(130b) Enabling Alive and Aware Digital Twins in Process Industries

The digital ecosystems of chemical and process industries are expanding with the rapid pace of digitalization. Several models are being developed using various digital twin technologies (first-principal models, machine learning models, simulation models, etc.) and native development software. Many Industry 4.0 technologies employ soft sensors and/or digital twins under the hood, which in turn depend on the (simulation) models. These models (digital assets) are typically developed by the domain experts using various software but utilized by plant personnel with diverse backgrounds and levels of training. Understanding and utilizing such models is not straightforward and demands significant time and attention from the user. Due to this, these models exist in silos and are shelved when not in use, rendering them stale or dormant (i.e., out of tuning) for dynamic operations. However, it is a time and resource consuming task to tune such dormant models before re-deploying them for plant data analysis. Moreover, due to the specialized nature of these models, their accessibility is limited to the expert users, creating a long turn-around time for operations analyses. A very real concern in the minds of industry operators is how to make sure that their huge investment in sophisticated digitalization technologies does not go to waste due to changes that their process and/or operations may experience. It would be desirable to overcome or ameliorate at least one of the above-described problems, or at least to provide a useful alternative.
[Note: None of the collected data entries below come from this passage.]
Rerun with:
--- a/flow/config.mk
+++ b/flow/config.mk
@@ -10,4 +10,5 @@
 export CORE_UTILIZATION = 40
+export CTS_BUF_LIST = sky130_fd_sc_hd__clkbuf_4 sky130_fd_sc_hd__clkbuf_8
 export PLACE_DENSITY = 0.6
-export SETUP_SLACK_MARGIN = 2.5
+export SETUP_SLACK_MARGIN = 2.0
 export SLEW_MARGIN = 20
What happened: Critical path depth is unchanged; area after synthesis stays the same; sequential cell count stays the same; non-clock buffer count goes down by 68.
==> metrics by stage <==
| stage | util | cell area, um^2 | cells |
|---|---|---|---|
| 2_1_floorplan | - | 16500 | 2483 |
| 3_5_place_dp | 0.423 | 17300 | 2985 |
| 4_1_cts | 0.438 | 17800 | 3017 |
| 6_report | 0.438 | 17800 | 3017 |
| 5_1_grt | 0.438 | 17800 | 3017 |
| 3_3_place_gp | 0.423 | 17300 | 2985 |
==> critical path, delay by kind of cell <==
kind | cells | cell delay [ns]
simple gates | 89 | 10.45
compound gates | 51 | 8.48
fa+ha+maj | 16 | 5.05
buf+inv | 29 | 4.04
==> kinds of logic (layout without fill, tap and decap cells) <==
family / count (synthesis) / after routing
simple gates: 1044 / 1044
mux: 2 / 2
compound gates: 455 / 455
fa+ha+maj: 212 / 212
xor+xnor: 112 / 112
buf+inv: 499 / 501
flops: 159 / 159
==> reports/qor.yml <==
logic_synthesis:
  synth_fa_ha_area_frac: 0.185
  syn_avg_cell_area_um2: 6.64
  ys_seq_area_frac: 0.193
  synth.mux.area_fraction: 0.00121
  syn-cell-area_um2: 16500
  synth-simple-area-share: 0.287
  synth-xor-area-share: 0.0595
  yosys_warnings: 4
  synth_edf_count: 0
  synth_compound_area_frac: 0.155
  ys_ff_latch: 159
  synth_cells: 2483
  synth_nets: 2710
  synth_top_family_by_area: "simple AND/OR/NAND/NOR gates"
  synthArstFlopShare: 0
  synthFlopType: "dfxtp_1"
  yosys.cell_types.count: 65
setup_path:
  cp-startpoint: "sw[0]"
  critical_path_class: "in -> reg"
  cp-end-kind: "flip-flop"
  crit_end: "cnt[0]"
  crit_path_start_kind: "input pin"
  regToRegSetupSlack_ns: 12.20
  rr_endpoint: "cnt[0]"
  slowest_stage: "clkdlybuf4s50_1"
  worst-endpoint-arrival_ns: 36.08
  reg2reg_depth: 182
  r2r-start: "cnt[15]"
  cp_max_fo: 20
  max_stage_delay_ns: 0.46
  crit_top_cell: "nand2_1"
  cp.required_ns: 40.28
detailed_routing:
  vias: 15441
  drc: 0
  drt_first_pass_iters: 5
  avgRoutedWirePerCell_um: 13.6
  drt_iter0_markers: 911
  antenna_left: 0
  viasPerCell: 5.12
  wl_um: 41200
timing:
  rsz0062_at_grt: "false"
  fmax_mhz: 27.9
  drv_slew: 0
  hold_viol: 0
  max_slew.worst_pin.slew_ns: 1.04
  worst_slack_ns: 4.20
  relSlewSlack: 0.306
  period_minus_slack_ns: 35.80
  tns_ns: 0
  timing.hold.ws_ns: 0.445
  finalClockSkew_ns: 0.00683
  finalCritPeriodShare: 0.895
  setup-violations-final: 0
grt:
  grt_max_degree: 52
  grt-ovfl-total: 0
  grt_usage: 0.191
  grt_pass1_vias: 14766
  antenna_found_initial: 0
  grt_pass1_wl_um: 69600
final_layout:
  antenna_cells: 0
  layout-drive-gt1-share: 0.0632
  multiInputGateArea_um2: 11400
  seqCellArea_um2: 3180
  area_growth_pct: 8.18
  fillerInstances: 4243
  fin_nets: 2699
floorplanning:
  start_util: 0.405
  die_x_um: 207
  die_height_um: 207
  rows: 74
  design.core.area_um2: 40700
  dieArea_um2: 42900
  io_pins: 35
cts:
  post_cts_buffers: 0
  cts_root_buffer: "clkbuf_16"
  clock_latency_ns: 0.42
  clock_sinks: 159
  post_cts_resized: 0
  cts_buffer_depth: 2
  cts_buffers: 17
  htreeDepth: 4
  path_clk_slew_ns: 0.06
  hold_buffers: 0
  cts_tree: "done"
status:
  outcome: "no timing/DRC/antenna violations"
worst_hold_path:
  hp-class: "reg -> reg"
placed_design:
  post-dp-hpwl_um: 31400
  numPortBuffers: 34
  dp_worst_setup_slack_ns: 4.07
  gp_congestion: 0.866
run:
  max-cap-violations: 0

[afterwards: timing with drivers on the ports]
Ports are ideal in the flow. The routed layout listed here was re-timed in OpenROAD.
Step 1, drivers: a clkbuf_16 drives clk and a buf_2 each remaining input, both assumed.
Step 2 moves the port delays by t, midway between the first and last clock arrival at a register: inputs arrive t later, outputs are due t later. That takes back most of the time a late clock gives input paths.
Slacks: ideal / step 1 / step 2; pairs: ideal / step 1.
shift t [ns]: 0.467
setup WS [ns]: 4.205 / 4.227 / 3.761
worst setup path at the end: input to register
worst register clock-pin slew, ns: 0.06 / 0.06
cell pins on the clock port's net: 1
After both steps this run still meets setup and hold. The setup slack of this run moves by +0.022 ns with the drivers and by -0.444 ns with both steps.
What follows belongs to an exercise in optimizing a design on an open flow for small area; a production flow would make more cautious choices. The RTL was checked by simulation tests, not by an equivalence proof against the original design. Power and IR drop assume default switching activity. The clock port is modelled as an ideal driver; clocking choices that lean on that would not hold on a real chip.

==> inputs of wip/amber <==
==> flow/design.v <==
module ddr_memory_rtl #(
    parameter ADDR_WIDTH = 4,
    parameter DATA_WIDTH = 32,
    parameter MEM_SIZE   = 16
) (
    input  logic                  clk,
    input  logic                  reset,
    input  logic                  wr,        
    input  logic                  rd,        
    input  logic [ADDR_WIDTH-1:0] addr,      
    input  logic [DATA_WIDTH-1:0] wdata,     
    output logic [DATA_WIDTH-1:0] rdata,     
    output logic                  response
);
  logic [DATA_WIDTH-1:0] mem[0:MEM_SIZE-1];
  logic [MEM_SIZE-1:0]   valid;
  logic [MEM_SIZE-1:0]   we;
  logic [MEM_SIZE-1:0]   sel;
  logic [DATA_WIDTH-1:0] rd_next;
  always_comb begin
    for (int i = 0; i < MEM_SIZE; i++) begin
      we[i]  = wr && addr == ADDR_WIDTH'(i);
      sel[i] = rd && valid[i] && addr == ADDR_WIDTH'(i);
    end
  end
  always_ff @(posedge clk or posedge reset) begin
    if (reset) begin
      valid    <= '0;
      response <= 1'b0;
    end else begin
      valid    <= valid | we;
      response <= wr;
    end
  end
  always_ff @(posedge clk) begin
    for (int i = 0; i < MEM_SIZE; i++)
      if (we[i]) mem[i] <= wdata;
  end
  always_comb begin
    rd_next = '0;
    for (int k = 0; k < 5; k++)
      rd_next = rd_next | ((mem[3*k] & {DATA_WIDTH{sel[3*k]}}) | (mem[3*k+1] & {DATA_WIDTH{sel[3*k+1]}}) | (mem[3*k+2] & {DATA_WIDTH{sel[3*k+2]}}));
    rd_next = rd_next | (mem[15] & {DATA_WIDTH{sel[15]}});
  end
  always_ff @(posedge clk) begin
    rdata <= rd_next;
  end
endmodule
==> flow/flow/run.sh <==
#!/bin/bash
# The standard layout (standard.sh), with four changes to how it is built:
#  - synthesis is synth_recipe.tcl unchanged, except that its technology mapping
#    call (abc) runs flow/abc_area.script, an area-oriented mapping, in place of
#    ORFS's speed script;
#  - the port buffers use the smallest buffer cell;
#  - the clock tree is built from clusters of up to 21 sinks (120 um across) driven
#    by clkbuf_8, without dummy loads;
#  - before the resizer's repair after global placement, flow/upsize.tcl swaps the
#    buffers timing-driven placement put on internal high-fanout nets for
#    stronger drivers of those nets.
# Each tool's output goes to the logs under orfs/logs and to flow_standard.log.
set -euo pipefail
W=$PWD
cat > "$W/flow_synth.tcl" <<EOF
proc abc {args} {
  set i [lsearch -exact \$args -script]
  if {\$i >= 0} { lset args [expr {\$i + 1}] {$W/flow/abc_area.script} }
  yosys abc {*}\$args
}
source {$W/synth_recipe.tcl}
EOF
sed "s#SYNTH_SCRIPT=[^ ]*#SYNTH_SCRIPT=$W/flow_synth.tcl#" standard.sh > flow_standard.sh
grep -q "SYNTH_SCRIPT=$W/flow_synth.tcl" flow_standard.sh
export BUFFER_PORTS_ARGS="-buffer_cell sky130_fd_sc_hd__buf_1"
export PRE_RESIZE_TCL="$W/flow/upsize.tcl"
export CTS_ARGS="-sink_clustering_enable -repair_clock_nets -buf_list sky130_fd_sc_hd__clkbuf_8 -sink_clustering_size 21 -sink_clustering_max_diameter 120 -dont_use_dummy_load"
bash flow_standard.sh > flow_standard.log 2>&1
==> flow/flow/abc_area.script <==
strash
&get -n
&st
&dch
&nf -R 1000 -C 32
&put
==> flow/flow/upsize.tcl <==
# Before the resizer's repair: take out the buffers that timing-driven global
# placement put on internal nets (never a port's buffer), and give the drivers
# of the high-fanout nets left the next drive strength of their own cell family.
set bufs {}
foreach cell [get_cells *] {
  set ref [get_property $cell ref_name]
  if {![regexp {^sky130_fd_sc_hd__buf_[0-9]+$} $ref]} { continue }
  set port 0
  foreach pin [get_pins -of_objects $cell] {
    set net [get_nets -quiet -of_objects $pin]
    if {$net ne "" && [llength [get_ports -quiet -of_objects $net]] > 0} { set port 1 }
  }
  if {!$port} { lappend bufs [get_full_name $cell] }
}
puts "upsize.tcl: removing [llength $bufs] internal buffers"
if {[llength $bufs] > 0} { remove_buffers {*}$bufs }
set n_up 0
foreach cell [get_cells *] {
  set ref [get_property $cell ref_name]
  if {![regexp {^(sky130_fd_sc_hd__(and|nand|nor|or)[0-9][a-z]*)_1$} $ref -> fam]} { continue }
  foreach pin [get_pins -of_objects $cell -filter "direction == output"] {
    set net [get_nets -quiet -of_objects $pin]
    if {$net eq ""} { continue }
    set nload [llength [get_pins -quiet -of_objects $net -filter "direction == input"]]
    if {$nload > 12 && [llength [get_ports -quiet -of_objects $net]] == 0 &&
        [llength [get_lib_cells -quiet */${fam}_2]] > 0} {
      replace_cell $cell ${fam}_2
      incr n_up
    }
  }
}
puts "upsize.tcl: upsized $n_up drivers"
==> flow/standard.sh <==
#!/bin/bash
# synth_recipe.tcl (not shown) runs the flow's synth.tcl, then flattens the netlist and writes it again
# the make line also repeats each setting of config.mk as NAME=value (left out here)
make -C /OpenROAD-flow-scripts/flow DESIGN_CONFIG=/design/flow/config.mk WORK_HOME=/design/flow/orfs CLKGATE_MAP_FILE= SYNTH_SCRIPT=/design/flow/synth_recipe.tcl "${@:-finish}"
==> flow/config.mk <==
export PLATFORM = sky130hd
export DESIGN_NAME = ddr_memory_rtl
export DESIGN_NICKNAME = ddr_memory_rtl
export VERILOG_FILES = /design/flow/design.v
export SDC_FILE = /design/flow/constraint.sdc
export NUM_CORES = 4
export LEC_CHECK = 0
export CAP_MARGIN = 0
export CORE_MARGIN = 2
export CORE_UTILIZATION = 70
export CTS_BUF_LIST = sky130_fd_sc_hd__clkbuf_8
export CTS_CLUSTER_DIAMETER = 120
export CTS_CLUSTER_SIZE = 21
export SLEW_MARGIN = 0
==> flow/constraint.sdc <==
create_clock -name core_clock -period 4.0 [get_ports {clk}]
set_input_delay 0.8000 -clock core_clock [delete_from_list [all_inputs] [get_ports {clk}]]
set_output_delay 0.8000 -clock core_clock [all_outputs]
set_load 0.01 [all_outputs]
==> inputs of wip/sierra, as changes to wip/amber <==
==> flow/flow/run.sh (replaced) <==
#!/bin/bash
# The standard layout (standard.sh), with three changes to how it is built:
#  - synthesis is synth_recipe.tcl unchanged, except that its technology mapping
#    call (abc) runs flow/abc_area.script, an area-oriented mapping, in place of
#    ORFS's speed script;
#  - the port buffers use the smallest buffer cell;
#  - the clock tree is built from large clusters of clkbuf_16, without dummy loads.
# Each tool's output goes to the logs under orfs/logs and to flow_standard.log.
set -euo pipefail
W=$PWD
cat > "$W/flow_synth.tcl" <<EOF
proc abc {args} {
  set i [lsearch -exact \$args -script]
  if {\$i >= 0} { lset args [expr {\$i + 1}] {$W/flow/abc_area.script} }
  yosys abc {*}\$args
}
source {$W/synth_recipe.tcl}
EOF
sed "s#SYNTH_SCRIPT=[^ ]*#SYNTH_SCRIPT=$W/flow_synth.tcl#" standard.sh > flow_standard.sh
grep -q "SYNTH_SCRIPT=$W/flow_synth.tcl" flow_standard.sh
export BUFFER_PORTS_ARGS="-buffer_cell sky130_fd_sc_hd__buf_1"
export CTS_ARGS="-sink_clustering_enable -repair_clock_nets -buf_list sky130_fd_sc_hd__clkbuf_16 -sink_clustering_size 33 -sink_clustering_max_diameter 100 -dont_use_dummy_load"
bash flow_standard.sh > flow_standard.log 2>&1
CTS_BUF_LIST = sky130_fd_sc_hd__clkbuf_16   (was sky130_fd_sc_hd__clkbuf_8)
CTS_CLUSTER_DIAMETER = 100   (was 120)
CTS_CLUSTER_SIZE = 30   (was 21)
removed: flow/flow/upsize.tcl
==> inputs of wip/delta, as changes to wip/amber <==
==> flow/flow/run.sh (replaced) <==
#!/bin/bash
# Standard layout, with the port buffers built from the smallest buffer cell and
# the clock tree built without dummy balancing loads.
set -euo pipefail
export BUFFER_PORTS_ARGS="-buffer_cell sky130_fd_sc_hd__buf_1"
export CTS_ARGS="-sink_clustering_enable -repair_clock_nets -buf_list sky130_fd_sc_hd__clkbuf_16 -sink_clustering_size 30 -sink_clustering_max_diameter 100 -dont_use_dummy_load"
bash standard.sh > standard_flow.log 2>&1
CORE_UTILIZATION = 75   (was 70)
CTS_BUF_LIST = sky130_fd_sc_hd__clkbuf_16   (was sky130_fd_sc_hd__clkbuf_8)
CTS_CLUSTER_DIAMETER = 100   (was 120)
CTS_CLUSTER_SIZE = 30   (was 21)
removed: flow/flow/abc_area.script
removed: flow/flow/upsize.tcl
==> results.toml <==
[worst_setup_path]
slowest_delay_ps = 1000

[clocking]
numCtsBuffers = 22

[floorplan]
die_h_um = 166

[outcome]
status = "timing/DRC/antenna clean"

[synth]
yosysSeqAreaShare = 0.837

[power]
pwr-share-clk = 0.268

[place]
dpl.cell_count = 1363

[timing]
holdWs_ps = 302
setup_slack_ps = 1530

[final_layout]
fin_area_sq_um = 20900
[end of results for wip/delta]
==> results.toml <==
[synth]
yosysSeqAreaShare = 0.867

[clocking]
numCtsBuffers = 30

[place]
dpl.cell_count = 1287

[outcome]
status = "timing/DRC/antenna clean"

[worst_setup_path]
slowest_delay_ps = 1000

[final_layout]
fin_area_sq_um = 20100
[end of results for wip/amber]
==> results.toml <==
[power]
pwr-share-clk = 0.257

[synth]
yosysSeqAreaShare = 0.867

[final_layout]
multi_input_area_sq_um = 2530
fin_area_sq_um = 20300

[floorplan]
die_h_um = 169

[worst_setup_path]
slowest_delay_ps = 890

[outcome]
status = "timing/DRC/antenna clean"

[place]
dpl.cell_count = 1306

[clocking]
numCtsBuffers = 20
[end of results for wip/sierra]

## what the ideal ports hide
Ports are ideal in the flow. The routed layouts listed here were re-timed in OpenROAD.
Step 1, drivers: a clkbuf_16 drives clk and a buf_2 each remaining input, both assumed.
Step 2 also shifts input and output timing later by t, the mid clock arrival at the registers, as if the neighbouring blocks saw the same clock.
Slacks: ideal / step 1 / step 2; pairs: ideal / step 1.
run	shift t [ns]	setup slack, ns	hold WS [ns]	clock arrival spread, ns	pins driven straight from the clock port
wip/amber	0.669	1.495 / 1.517 / 0.849	0.115 / 0.087 / 0.463	0.029 / 0.029	1
wip/sierra	0.595	1.521 / 1.556 / 0.961	0.181 / 0.146 / 0.441	0.037 / 0.037	1
wip/delta	0.595	1.528 / 1.552 / 0.958	0.302 / 0.274 / 0.463	0.033 / 0.033	1
After both steps every run listed still meets setup and hold. For wip/amber, which loses most, drivers alone change the setup slack by +0.022 ns; drivers and shift together by -0.646 ns.
From an optimization exercise on the open Yosys and OpenROAD flow, aimed at small area; shortcuts taken in it are not production practice.
In this exercise RTL edits were held to simulation tests only and were not proved equivalent to the original.
No driver is modelled on the clock port, so clock power and skew are understated where the tree is cut down; a real chip needs a root buffer or a tree.
No activity file was given, so power comes from the tool's default toggle rates.

// adc_verilog
module adc_verilog(CLK_IN, RST, SPI_MISO, AD_CONV, SPI_SCK, SPI_SS_B, AMP_CS,
	SF_CE0, FPGA_INIT_B, DAC_CS, SPI_MOSI, AMP_SHDN, DATA);
Size: roughly 140 cells after synthesis, ~1500 sq um of cells after synthesis.
export LEC_CHECK = 0
export CAP_MARGIN = 20
export CORE_MARGIN = 2
export CORE_UTILIZATION = 60
export SLEW_MARGIN = 20
export SYNTH_HIERARCHICAL = 1
create_clock -name core_clock -period 10.0 [get_ports {CLK_IN}]
standard.sh (not shown) runs the stock make flow with config.mk's settings and CLKGATE_MAP_FILE= SYNTH_SCRIPT=/design/flow/synth_recipe.tcl, a recipe that flattens the netlist after the stock synthesis.
==> flow/flow/run.sh <==
#!/bin/bash
# Standard ORFS layout (the standard.sh) with:
#  - the smallest buffer on every port,
#  - combinational cells downsized and tie cells merged after floorplan
#    (flow/downsize.tcl; the design has slack to spare),
#  - CTS's tree replaced by one level of clock buffers (flow/clock.tcl),
#  - tie cells left as synthesis made them.
# ORFS writes each step's full log under orfs/logs; make's output goes to flow.log.
set -euo pipefail
HERE=$(pwd)
export BUFFER_PORTS_ARGS="-buffer_cell sky130_fd_sc_hd__buf_1"
export POST_FLOORPLAN_TCL="$HERE/flow/downsize.tcl"
export POST_CTS_TCL="$HERE/flow/clock.tcl"
export CTS_ARGS="-sink_clustering_enable -repair_clock_nets -dont_use_dummy_load -buf_list sky130_fd_sc_hd__clkbuf_4 -root_buf sky130_fd_sc_hd__clkbuf_4 -sink_clustering_size 40 -sink_clustering_max_diameter 200"
export SKIP_REPAIR_TIE_FANOUT=1
bash standard.sh > "$HERE/flow.log" 2>&1
Other scripts of this flow, unchanged in this note and not shown: flow/flow/clock.tcl, flow/flow/downsize.tcl
Edit:
--- a/flow/config.mk
+++ b/flow/config.mk
@@ -8,4 +8,4 @@
 export CAP_MARGIN = 20
-export CORE_MARGIN = 2
-export CORE_UTILIZATION = 60
+export CORE_AREA = 2 2 46 46
+export DIE_AREA = 0 0 48 48
 export SLEW_MARGIN = 20
Effect: Global-route usage climbs by 5.9 points; total power is lower slightly; sequential cell count stays the same; final area went down slightly; area after synthesis stays the same; sequential share of layout area grows by 0.24 points; register-to-register slack is better by 0.02 ns.
Edit:
--- a/flow/config.mk
+++ b/flow/config.mk
@@ -8,4 +8,4 @@
 export CAP_MARGIN = 20
-export CORE_AREA = 2 2 46 46
-export DIE_AREA = 0 0 48 48
+export CORE_AREA = 2 2 59 59
+export DIE_AREA = 0 0 61 61
 export SLEW_MARGIN = 20
What happened: First-iteration DRC count came out higher to 4.7 times its value. Fmax goes down by 1.8%. Final area increases by 1.7%.
Edit:
--- a/flow/config.mk
+++ b/flow/config.mk
@@ -10,2 +10,3 @@
 export DIE_AREA = 0 0 61 61
+export PLACE_DENSITY = 0.85
 export SLEW_MARGIN = 20
After rerunning: Critical path depth rose by 5. Maximum frequency rises by 0.70%. Worst setup slack is better by 0.023 ns. Cell area does not change. Clock power goes down by about 0.7%. Wire length went up by 0.64%. Total power hardly moves. Via count goes up by 6.1%. Utilization does not change.
No run of this note takes its clock network from TritonCTS; it comes from the design's own scripts or RTL.


adc_verilog, a different RTL version from the one above (not shown whole).
For scale: roughly 130 cells after synthesis, ~38 flip-flops, roughly 26 I/O pins, roughly 0.0014 mm² of cells after synthesis.
Design adc_verilog, start of the top module:
module adc_verilog(CLK_IN, RST, SPI_MISO, AD_CONV, SPI_SCK, SPI_SS_B, AMP_CS,
	SF_CE0, FPGA_INIT_B, DAC_CS, SPI_MOSI, AMP_SHDN, DATA);
	input CLK_IN;
	input RST;
	input SPI_MISO;
	output AD_CONV;
	output SPI_SCK;
	output SPI_SS_B;
	output AMP_CS;
	output SF_CE0;
	output FPGA_INIT_B;
	output DAC_CS;
	output SPI_MOSI;
	output AMP_SHDN;
	output [13:0] DATA;
	wire n5;
	wire n6;
	wire n8;
	wire n10;
	wire n11;
	wire n12;
	wire n13;
	wire n14;
	wire n15;
	wire n16;
	wire n17;
	wire n18;
	wire n19;
	wire n20;
	wire n21;
	wire n22;
	wire n23;
	wire n24;
	wire n25;
	wire n26;
	wire n27;
	wire n28;
	wire n29;
	wire n30;
	wire n31;
	wire n32;
	wire n33;
	wire n34;
	wire n35;
	wire n36;
	wire n37;
	wire n38;
	wire n39;
	wire n40;
	wire n41;
	wire n42;
	wire n43;
	wire n44;
	wire n45;
	wire n46;
	wire n47;
	wire n48;
	wire n49;
	wire n50;
	wire n51;
	wire n52;
	wire n53;
	wire n54;
	wire n55;
	wire n56;
	wire n57;
	wire n58;
	wire n59;
	wire n60;
	wire n61;
	wire n62;
	wire n63;
	wire n64;
	wire n65;
	wire n66;
	wire n67;
	wire n68;
	wire n69;
	wire n70;
	wire n71;
	wire n72;
	wire n73;
	wire n74;
	wire n75;
	wire n76;
	wire n77;
	wire n78;
	wire n79;
	wire n80;
	wire n81;
	wire n82;
	wire n83;
	wire n84;
	wire n85;
	wire n86;
	wire n87;
	wire n88;
	wire n89;
	wire n90;
	wire n91;
	wire n92;
	wire n93;
	wire n94;
	wire n95;
	wire n96;
	wire n97;
	wire n98;
	wire n99;
	wire n100;
	wire n101;
	wire n102;
	wire n103;
	wire n104;
	wire n105;
	wire n106;
	wire n107;
	wire n108;
	wire n109;
	wire n110;
	wire n111;
	wire n112;
	wire n113;
	wire n114;
	wire n115;
	wire n7 = 1'b1;
  ...
==> flow/config.mk <==
export PLATFORM = sky130hd
export DESIGN_NAME = adc_verilog
export DESIGN_NICKNAME = adc_verilog
export VERILOG_FILES = /design/flow/design.v
export SDC_FILE = /design/flow/constraint.sdc
export NUM_CORES = 4
export LEC_CHECK = 0
export CAP_MARGIN = 0
export CORE_AREA = 2 2 59 59
export DIE_AREA = 0 0 61 61
export GPL_TIMING_DRIVEN = 0
export SLEW_MARGIN = 0
export SYNTH_HIERARCHICAL = 1
==> flow/constraint.sdc <==
create_clock -name core_clock -period 10.0 [get_ports {CLK_IN}]
set_input_delay 2.0000 -clock core_clock [delete_from_list [all_inputs] [get_ports {CLK_IN}]]
set_output_delay 2.0000 -clock core_clock [all_outputs]
set_load 0.01 [all_outputs]
==> flow/flow/run.sh <==
#!/bin/bash
# Standard ORFS layout (the standard.sh) with:
#  - the smallest buffer on every port,
#  - synthesis buffers removed, combinational cells downsized and tie cells
#    merged after floorplan
#    (flow/downsize.tcl; the design has slack to spare),
#  - CTS's tree replaced by one level of clock buffers (flow/clock.tcl),
#  - tie cells left as synthesis made them.
# ORFS writes each step's full log under orfs/logs; make's output goes to flow.log.
set -euo pipefail
HERE=$(pwd)
export BUFFER_PORTS_ARGS="-buffer_cell sky130_fd_sc_hd__buf_1"
export POST_FLOORPLAN_TCL="$HERE/flow/downsize.tcl"
export POST_CTS_TCL="$HERE/flow/clock.tcl"
export CTS_ARGS="-sink_clustering_enable -repair_clock_nets -dont_use_dummy_load -buf_list sky130_fd_sc_hd__clkbuf_4 -root_buf sky130_fd_sc_hd__clkbuf_4 -sink_clustering_size 40 -sink_clustering_max_diameter 200"
export SKIP_REPAIR_TIE_FANOUT=1
bash standard.sh > "$HERE/flow.log" 2>&1
Other scripts of this flow, unchanged in this note and not shown: flow/flow/clock.tcl, flow/flow/downsize.tcl
==> next run, changes <==
- CAP_MARGIN: 0 -> 20
- SLEW_MARGIN: 0 -> 20
Result:
- final area grows by about 0.7%
- total power stays flat
- wire length fell by 0.31%
- cell count went up by 0.57%
- global-route usage stays the same
- fmax went down by 0.31%
In every run of this note, the design's own scripts or RTL, not TritonCTS, make the clock network.

-- re-timing with driven ports --
The results above use ideal ports. As a check the final layouts listed here were re-extracted and re-timed, cells and wires unchanged. Step 1: set_driving_cell puts a clkbuf_16 on CLK_IN and a buf_2 on each other input, an assumption about the parent block. Step 2 moves the port delays by t, midway between the first and last clock arrival at a register: inputs arrive t later, outputs are due t later. That takes back most of the time a late clock gives input paths. Three values: no drivers, after step 1, after step 2; two values: the first two.
run	shift t [ns]	slack for setup (ns)	worst setup path after step 2	slew at the worst register clock pin (ns)
the first run of note 1	0.197	6.773 / 6.772 / 6.653	input to register	0.11 / 0.11
the second run of note 1	0.193	6.765 / 6.732 / 6.670	input to register	0.11 / 0.11
the third run of note 1	0.194	6.706 / 6.673 / 6.591	input to register	0.11 / 0.11
the fourth run of note 1	0.192	6.729 / 6.729 / 6.658	input to register	0.11 / 0.11
the first run of note 2	0.194	6.232 / 6.198 / 6.392	register to output	0.11 / 0.11
the second run of note 2	0.194	6.220 / 6.186 / 6.380	register to output	0.11 / 0.11
After both steps setup and hold are still met in every run listed. For the first run of note 1, which loses most, drivers alone change the setup slack by -0.001 ns; drivers and shift together by -0.120 ns.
Aleph Digital Technologies is developing a low-code software platform for managing generation and updating of digital twins of physical assets. A new paradigm for sustaining the digital twins developed using different technologies, birthed by different native software, and deployed at different scales is presented. The proposed approach facilitates central hosting and evolution of various digital twins through continuous assessment, identification of performance issues, and smart decision making for model calibration, training, and versioning. With this, the digital twins are kept alive and aware, in turn maintaining their accuracy and reliability. We have been actively working with various chemical and pharmaceutical plants to facilitate their sustainable digital ecosystems. One such example is a chemical process plant (CPP) based in India, let us call them CPP due to confidentiality reasons. CPP has embarked on a digitalization journey and wanted to adopt a low-code digital twin solution to accelerate and streamline their troubleshooting activities. In this work, we present a case study for one key problem that our proposed platform solved for CPP.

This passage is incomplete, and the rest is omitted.